• _Task brief_: Return only the lines of the listing below that run from the line with "endpoints found under" through the line with "cell and delay", both ends included, exactly as written.

• _Record excerpts_:
################
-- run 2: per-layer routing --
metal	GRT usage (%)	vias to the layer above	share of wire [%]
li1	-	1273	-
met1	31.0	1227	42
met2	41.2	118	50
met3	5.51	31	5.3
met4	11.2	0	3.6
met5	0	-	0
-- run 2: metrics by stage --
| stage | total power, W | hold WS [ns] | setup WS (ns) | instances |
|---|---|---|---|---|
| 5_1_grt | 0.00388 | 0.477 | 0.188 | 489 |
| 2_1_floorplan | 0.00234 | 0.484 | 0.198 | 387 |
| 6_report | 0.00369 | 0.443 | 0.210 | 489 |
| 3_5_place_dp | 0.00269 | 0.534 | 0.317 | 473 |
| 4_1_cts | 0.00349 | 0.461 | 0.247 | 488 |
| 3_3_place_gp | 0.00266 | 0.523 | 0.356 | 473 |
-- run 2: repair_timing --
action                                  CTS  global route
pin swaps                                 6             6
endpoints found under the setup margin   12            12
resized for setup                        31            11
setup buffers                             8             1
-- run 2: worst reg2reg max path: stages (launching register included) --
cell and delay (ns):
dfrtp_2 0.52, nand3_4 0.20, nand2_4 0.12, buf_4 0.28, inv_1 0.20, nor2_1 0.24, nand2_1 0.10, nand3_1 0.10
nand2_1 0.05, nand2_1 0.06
==> config.mk <==
export PLATFORM = sky130hd
export DESIGN_NAME = bist_datapath
export DESIGN_NICKNAME = d
export VERILOG_FILES = /design/src/rtl/bist_datapath.sv
export SDC_FILE = /design/constraint.sdc
export NUM_CORES = 1
export LEC_CHECK = 0
export CORE_MARGIN = 2
export CORE_UTILIZATION = 51
export DETAILED_ROUTE_END_ITERATION = 10
export HOLD_SLACK_MARGIN = 0.05
export PLACE_DENSITY_LB_ADDON = 0.08
export SLEW_MARGIN = 25
export SYNTH_ARGS = -nofsm -noshare
export SYNTH_HDL_FRONTEND = slang
export SYNTH_SLANG_ARGS = --single-unit
==> constraint.sdc <==
create_clock -name clk -period 2.15 [get_ports clk]
set_input_delay 0.3225 -clock clk [delete_from_list [all_inputs] [get_ports clk]]
set_output_delay 0.3225 -clock clk [all_outputs]
set_load 0.01 [all_outputs]
File: config.mk
export PLATFORM = sky130hd
export DESIGN_NAME = mc_control_fsm_flat
export DESIGN_NICKNAME = d
export VERILOG_FILES = /design/src/rtl/mc_ctrl_if.sv /design/src/rtl/mc_control_fsm.sv /design/src/flat_wrapper.sv
export SDC_FILE = /design/constraint.sdc
export NUM_CORES = 1
export LEC_CHECK = 0
export CELL_PAD_IN_SITES_DETAIL_PLACEMENT = 1
export CELL_PAD_IN_SITES_GLOBAL_PLACEMENT = 2
export CORE_MARGIN = 10
export CORE_UTILIZATION = 29
export CTS_CLUSTER_DIAMETER = 200
export DETAILED_ROUTE_END_ITERATION = 12
export MAX_ROUTING_LAYER = met4
export PLACE_DENSITY_LB_ADDON = 0.1
export SYNTH_ARGS = -nofsm -noshare
export SYNTH_HDL_FRONTEND = slang
export SYNTH_SLANG_ARGS = --single-unit
export TNS_END_PERCENT = 100
File: constraint.sdc
create_clock -name clk -period 3.25 [get_ports clk]
set_clock_uncertainty 0.2 [all_clocks]
set_input_delay 0.65 -clock clk [delete_from_list [all_inputs] [get_ports clk]]
set_output_delay 0.65 -clock clk [all_outputs]
set_load 0.005 [all_outputs]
################
• _Answer for this exercise_:
endpoints found under the setup margin   12            12
resized for setup                        31            11
setup buffers                             8             1
-- run 2: worst reg2reg max path: stages (launching register included) --
cell and delay (ns):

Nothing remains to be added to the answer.